De otro lado, la novela no puede desligarse del lastre biográfico del propio autor. Knut Hamsun (1859-1952) desempeñó los más variados oficios menestrales tanto en su país natal, Noruega, como en Estados Unidos, donde vivió parte de su vida, y de todo lo aprendido extrajo una aversión feroz hacia el materialismo de la sociedad industrial. Distinguido en 1920 con el premio Nobel de Literatura, recibió los aplausos de literatos de la talla de Maxim Gorki y Thomas Mann. Lástima que esa épica del hombre rebelde ante las directrices del maquinismo y el capital se abocara hacia el nazismo. Hamsun defendió la ideología nacionalsocialista en numerosos artículos, aplaudió el inicio de las hostilidades en Europa, colaboró con las autoridades títere de la Noruega ocupada y llegó a regalar la medalla del Nobel al doctor Goebbels, cerebro de la propaganda nazi. Concluida la guerra fue juzgado por traidor y considerado un enfermo mental. Su nombre quedó borrado de todas las plazas, calles e instituciones que un día lo lucieron con orgullo. Como Pound o Céline, Hamsun figura hoy en la historia universal de la infamia.
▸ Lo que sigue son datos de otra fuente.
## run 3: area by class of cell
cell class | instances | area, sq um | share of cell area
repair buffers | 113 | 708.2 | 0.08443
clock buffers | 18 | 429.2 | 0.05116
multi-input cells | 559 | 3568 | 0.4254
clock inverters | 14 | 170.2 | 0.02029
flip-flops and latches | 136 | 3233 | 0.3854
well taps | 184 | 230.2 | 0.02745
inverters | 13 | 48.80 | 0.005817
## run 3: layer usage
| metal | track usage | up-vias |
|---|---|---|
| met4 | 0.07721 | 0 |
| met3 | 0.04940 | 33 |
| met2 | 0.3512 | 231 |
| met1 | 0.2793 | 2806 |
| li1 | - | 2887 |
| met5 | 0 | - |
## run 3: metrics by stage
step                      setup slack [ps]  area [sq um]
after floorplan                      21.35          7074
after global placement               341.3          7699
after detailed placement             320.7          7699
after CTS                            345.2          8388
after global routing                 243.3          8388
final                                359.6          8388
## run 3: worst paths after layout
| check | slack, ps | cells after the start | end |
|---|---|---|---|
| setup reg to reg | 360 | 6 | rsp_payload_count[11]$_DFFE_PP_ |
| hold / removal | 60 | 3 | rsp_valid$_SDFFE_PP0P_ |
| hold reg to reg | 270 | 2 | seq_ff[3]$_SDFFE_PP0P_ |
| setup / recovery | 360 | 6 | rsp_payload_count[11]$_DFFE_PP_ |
$ cat src/sv/flash_page_map_allocator_defines.svh
// Assertion macros for the page allocator.
`ifndef FLASH_PAGE_MAP_ALLOCATOR_DEFINES_SVH
`define FLASH_PAGE_MAP_ALLOCATOR_DEFINES_SVH
`ifndef ASSERT_OFF
`define FPMA_ASSERT(lbl, prop) \
  lbl: assert property (@(posedge clk_i) disable iff (!rst_ni) (prop)) \
    else $error("fpma assertion failed");
`define FPMA_ASSERT_NEXT(lbl, pre, post) \
  lbl: assert property (@(posedge clk_i) disable iff (!rst_ni) (pre) |=> (post)) \
    else $error("fpma assertion failed");
`else
`define FPMA_ASSERT(lbl, prop)
`define FPMA_ASSERT_NEXT(lbl, pre, post)
`endif
`endif

$ cat src/sv/fpma_pkg.sv
`timescale 1ns / 1ps
package fpma_pkg;

  localparam int unsigned StorageMegs    = 16;
  localparam int unsigned FlashSectors   = StorageMegs * 256;
  localparam int unsigned SecW           = $clog2(FlashSectors);
  localparam int unsigned MapDepth       = StorageMegs * 2048 - 4;
  localparam int unsigned MapAw          = $clog2(MapDepth);
  localparam int unsigned CurReserved    = 2 * StorageMegs;
  localparam int unsigned LegacyReserved = StorageMegs;
  localparam int unsigned CurFatCount    = (FlashSectors - CurReserved) * 8;
  localparam int unsigned LegacyFatCount = StorageMegs * 2048 - 4;
  localparam int unsigned CurPerMeg      = (4096 - 16) / 2;
  localparam int unsigned LegacyFirstMeg = 2044;
  localparam int unsigned LegacyPerMegW  = 11;

  typedef enum logic [1:0] {
    MODE_WRITE = 2'd0,
    MODE_READ  = 2'd1,
    MODE_SYNC  = 2'd2,
    MODE_LOAD  = 2'd3
  } mode_e;

  localparam logic [1:0] StOk    = 2'd0;
  localparam logic [1:0] StRange = 2'd1;
  localparam logic [1:0] StFull  = 2'd2;

  localparam logic [1:0] KindNone  = 2'd0;
  localparam logic [1:0] KindErase = 2'd1;
  localparam logic [1:0] KindKeep  = 2'd2;

  function automatic logic [2:0] first_free(input logic [7:0] f);
    logic [2:0] p;
    p = 3'd0;
    for (int i = 7; i >= 0; i--) begin
      if (f[i]) p = 3'(i);
    end
    return p;
  endfunction

endpackage

$ cat src/sv/fpma_meg.sv
`timescale 1ns / 1ps
module fpma_meg (
  input  logic [15:0] fat_i,
  input  logic        legacy_i,
  output logic [15:0] meg_bit_o
);

  logic [4:0]  meg;
  logic [15:0] rel;

  always_comb begin
    rel = fat_i - 16'(fpma_pkg::LegacyFirstMeg);
    meg = 5'd0;
    if (legacy_i) begin
      if (fat_i >= 16'(fpma_pkg::LegacyFirstMeg)) begin
        meg = 5'd1 + 5'(rel >> fpma_pkg::LegacyPerMegW);
      end
    end else begin
      for (int k = 1; k < 16; k++) begin
        if (fat_i >= 16'(k * fpma_pkg::CurPerMeg)) meg = meg + 5'd1;
      end
    end
    meg_bit_o = meg[4] ? 16'd0 : (16'd1 << meg[3:0]);
  end

endmodule
## src/design/nsbe_pkg.sv

```systemverilog
// Shared types and constants for the NSEC type bitmap encoder.
package nsbe_pkg;

	localparam int WIN_BYTES  = 32;
	localparam int ROW_BITS   = WIN_BYTES * 8;
	localparam int LEN_W      = 6;
	localparam int SIZE_W     = 14;
	localparam int CURSOR_W   = 9;
	localparam int SCAN_LANES = 8;
	localparam int MAX_SIZE   = 8704;

	typedef enum logic [1:0] {
		KIND_ADD    = 2'd0,
		KIND_CLEAR  = 2'd1,
		KIND_READ   = 2'd2,
		KIND_REWIND = 2'd3
	} kind_t;

	typedef struct packed {
		kind_t       kind;
		logic [15:0] rr_type;
	} item_t;

	typedef struct packed {
		logic [7:0]        out_byte;
		logic              end_of_window;
		logic              end_of_bitmap;
		logic [SIZE_W-1:0] total_size;
	} result_t;

	// classified command handed from front to back
	typedef struct packed {
		kind_t      kind;
		logic [7:0] win;
		logic [4:0] byte_idx;
		logic [2:0] bit_idx;
	} cmd_t;

	// one memory row: used length plus the window's bitmap, byte b at bits [8b+7:8b]
	typedef struct packed {
		logic [LEN_W-1:0]    len;
		logic [ROW_BITS-1:0] bits;
	} row_t;

endpackage

```

## src/design/nsbe_queue.sv

```systemverilog
// Two-entry command queue between front and back end.
module nsbe_queue
	import nsbe_pkg::*;
(
	input  logic clk,
	input  logic arst_n,
	input  logic push,
	input  cmd_t push_cmd,
	output logic full,
	input  logic pop,
	output logic head_valid,
	output cmd_t head
);

	cmd_t       entry_q [2];
	logic       wr_ptr_q;
	logic       rd_ptr_q;
	logic [1:0] count_q;

	assign full       = (count_q == 2'd2);
	assign head_valid = (count_q != 2'd0);
	assign head       = entry_q[rd_ptr_q];

	always_ff @(posedge clk or negedge arst_n) begin
		if (!arst_n) begin
			wr_ptr_q <= 1'b0;
			rd_ptr_q <= 1'b0;
			count_q  <= 2'd0;
		end else begin
			if (push) wr_ptr_q <= !wr_ptr_q;
			if (pop) rd_ptr_q <= !rd_ptr_q;
			case ({push, pop})
				2'b10:   count_q <= count_q + 2'd1;
				2'b01:   count_q <= count_q - 2'd1;
				default: count_q <= count_q;
			endcase
		end
	end

	always_ff @(posedge clk) begin
		if (push) entry_q[wr_ptr_q] <= push_cmd;
	end

endmodule

```

## config.mk

```make
export PLATFORM = sky130hd
export DESIGN_NAME = nsbe_queue
export DESIGN_NICKNAME = d
export VERILOG_FILES = /design/src/design/nsbe_pkg.sv /design/src/design/nsbe_queue.sv
export SDC_FILE = /design/constraint.sdc
export NUM_CORES = 1
export LEC_CHECK = 0
export BUFFER_PORTS_ARGS = -buffer_cell sky130_fd_sc_hd__buf_4
export CAP_MARGIN = 20
export CORE_MARGIN = 5
export CORE_UTILIZATION = 40
export CTS_CLUSTER_SIZE = 25
export DETAILED_ROUTE_END_ITERATION = 8
export GPL_TIMING_DRIVEN = 0
export SKIP_LAST_GASP = 1
export SYNTH_ARGS = -nofsm -noshare
export SYNTH_HDL_FRONTEND = slang
export SYNTH_SLANG_ARGS = --single-unit
```

## constraint.sdc

```tcl
create_clock -name clk -period 2.2 [get_ports clk]
set_input_delay 0.22 -clock clk [delete_from_list [all_inputs] [get_ports clk]]
set_output_delay 0.22 -clock clk [all_outputs]
set_load 0.05 [all_outputs]
```

==> results of run 1 <==
[worst min path at each step]
| stage | start | endpoint | depth (start not counted) |
|---|---|---|---|
| floorplan | arst_n | count_q[0] | 0 |
| global placement | arst_n | wr_ptr_q | 1 |
| detailed placement | arst_n | wr_ptr_q | 1 |
| CTS | push_cmd[2] | entry_q[0][2] | 1 |
| global route | push_cmd[2] | entry_q[1][2] | 1 |
| finish | push_cmd[13] | entry_q[1][13] | 1 |
[layer usage]
layer | vias up | GRT usage (%) | wire [µm]
li1 | 370 | - | -
met4 | 0 | 4.38 | 24
met3 | 4 | 4.02 | 232
met2 | 34 | 15.3 | 1180
met1 | 358 | 11.7 | 990
met5 | - | 0 | 0
[power groups by stage]
stage                     Clock [mW]  Sequential [mW]  Combinational [mW]
after floorplan                    0             1.08                1.04
after global placement             0             1.09                1.38
after detailed placement           0             1.10                1.41
after CTS                      0.490             1.08                1.41
after global routing           0.530             1.09                1.45
final                          0.477             1.08                1.39
[layout make-up]
type                       instances  area, µm²
timing repair buffer              43        333
multi-input combinational         29        322
buffer                             2       31.3
clock buffer                       8       90.1
sequential                        40       1180
tap                               48       60.1
inverter                           1       3.75
fill                             319       1670
[stage by stage]
| step | hold WS [ns] | setup WS [ns] |
|---|---|---|
| after CTS | 0.116 | 0.507 |
| after global placement | 0.0182 | 0.146 |
| after floorplan | -0.0756 | 0.627 |
| after detailed placement | 0.0206 | 0.707 |
| after global routing | 0.110 | 0.468 |
| final | 0.122 | 0.531 |
[cell families after synthesis]
group | after synthesis | share of synthesized area (%)
buffers and inverters | 3 | 2.28
adders and majority gates | 1 | 0.815
xor gates and xnor gates | 5 | 2.85
and+or+nand+nor | 5 | 1.71
DFF | 40 | 76.9
muxes | 18 | 15.4
[registers in the layout (all words and copies together), names as in the netlist]
name	cells
entry_q	36
count_q	2
rd_ptr_q	1
wr_ptr_q	1
[cells in the final DEF (no fill, tap or decap)]
cell type / count
buf_6: 1
clkbuf_8: 6
xor2_1: 3
or2_2: 1
buf_12: 1
and2_1: 1
clkbuf_1: 2
dlygate4sd3_1: 1
nor2_2: 1
ha_1: 1
nor2_1: 1
buf_4: 41
mux2_2: 9
nor2b_1: 1
inv_1: 1
mux2_4: 9
dfrtp_1: 4
xnor2_1: 2
buf_8: 1
edfxtp_1: 36
==> out/results.txt, run 1 <==
DRT iter0 DRCs: 18
DP Wirelength: 1.72 mm
First-pass GRT wire length: 3.70 mm
CP endpoint: head[6]
Core box area: 3690 µm²
Post-synth EDFFs: 36
Setup Skew: 0.00286 ns
Largest net degree at the start of global routing: 19
Distinct cells, synth: 14
Setup TNS Final: 0 ns
Wire per inst: 14.2 µm
Cells on worst reg2reg path: 1
CTS tree: yes
Core Util, Final: 54.8%
Max H-tree Level: 2
Die height: 72.0 µm
Leak: 0.805 nW
CP startpoint: rd_ptr_q
Fin. max-slew vios: 0
Most frequent cell after synthesis: edfxtp_1
Power Internal: 1.80 mW
Area growth syn-to-layout: 31.6%
Crit start category: flop
WL final: 2.43 mm
Fmax: 0.599 GHz
Stages on the worst setup path: 4
Final #Nets: 145
RR Endpoint: entry_q[1][8]
Die Area: 5180 µm²
Residual DRC: 0
Non-Filler Instances: 171
CP top delay family: buffers and inverters
Mapped Area: 1540 µm²
Worst Hold Class: in -> reg
Initial antenna violation count: 0
Clk Tree Root Cell: clkbuf_8
Total track usage: 9.74%
RR Startpoint: wr_ptr_q
Number of global-route vias before repair: 820
Final hold violations: 0
YS warnings: 0
CP Class: reg -> out
Mean Syn Cell Area: 21.3 µm²
Setup violators final: 0
Net Sw Power: 1.14 mW
WP data required: 1.98 ns
Num CTS Buffers: 5
Worst vdd rail ir drop: 0.749 mV
Switch share: 38.8%
Largest area contributor in the netlist: edfxtp_1
Crit-path max cell delay: 0.38 ns
Slowest stage cell, crit path: dfrtp_1
R2R setup slack: 0.72 ns
PwrDens: 1460 nW/µm²
Critical path buffers and inverters: 3
N_diodes: 0
# resized after CTS: 0
Number of cell rows: 22
Cell Chain, Critical Path: buf_6 > buf_12 > mux2_4 > buf_4
Power Total: 2.94 mW
Status: finished, final reports clean
Share of cells above drive strength 1: 56.9%
Port Buffers: 41
Combinational share of power: 47.1%
Worst Tran Pin Value: 0.852 ns
Die Wd: 72.0 µm
Cells after Synth: 72
Post-synthesis net count: 95
Register bit total from synthesis: 40
Via Count: 766
Post-CTS Setup Bufs: 0
Clock power share: 16.2%
Clock buffer depth: 2
Final Instance Area: 2020 µm²
Max_cap viols: 0
Worst skew pair latency: 0.28 ns
Vias/cell: 4.48
Placed cell area: 1920 µm²
Ys flop type: edfxtp_1
Hold buffers post-CTS: 1
Crit path DAT: 1.45 ns
Seq/Total Area, Yosys: 76.9%
Yosys top cell area share: 70.4%
Clock sinks: 40
Top-Level Pins: 42
GR Overflow Total: 0
Final GP Congestion: 0.643
Largest cells by area after synthesis: edfxtp_1, mux2_4, mux2_2
Sequential power share: 36.7%
Initial core utilization: 41.6%
Final ANT Viol Nets: 0
CP max FO: 10
Dpl cells: 162
RSZ-0062 raised after global routing: no
Crit path time final: 1.67 ns
Top cells by count, synth: edfxtp_1, mux2_2, mux2_4, dfrtp_1, xor2_1
Reg clk slew, reported paths: 0.07 ns
Slew HR: 43.2%
CP Capture Type: primary output
Asr flop ratio synth: 10.0%
Pre-antenna DRT Iters: 2
Post-route clock period utilization: 75.9%
(Power assumes the default switching activity.)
¿Influye o debe influir el estigma del nazismo en una toma de posición acerca de las bondades literarias de Pan o cualquiera otra de las obras del escritor noruego (Hambre, Victoria, La bendición de la tierra…)? No será este simple comentarista quien pretenda decantar el ánimo del lector. Solo cabe decir que la novela es deliciosa, excelente; un verdadero diamante literario, pero con las impurezas recién citadas. También el Sol tiene manchas, aunque no deje de admirarnos su magnificencia.
He llegado aquí por haber leído el primer capítulo de PAN. Inmediatamente me he sentido cautivado por la concisión, la claridad, la capacidad de impulsar una novela en cuatro páginas. Voy a seguir.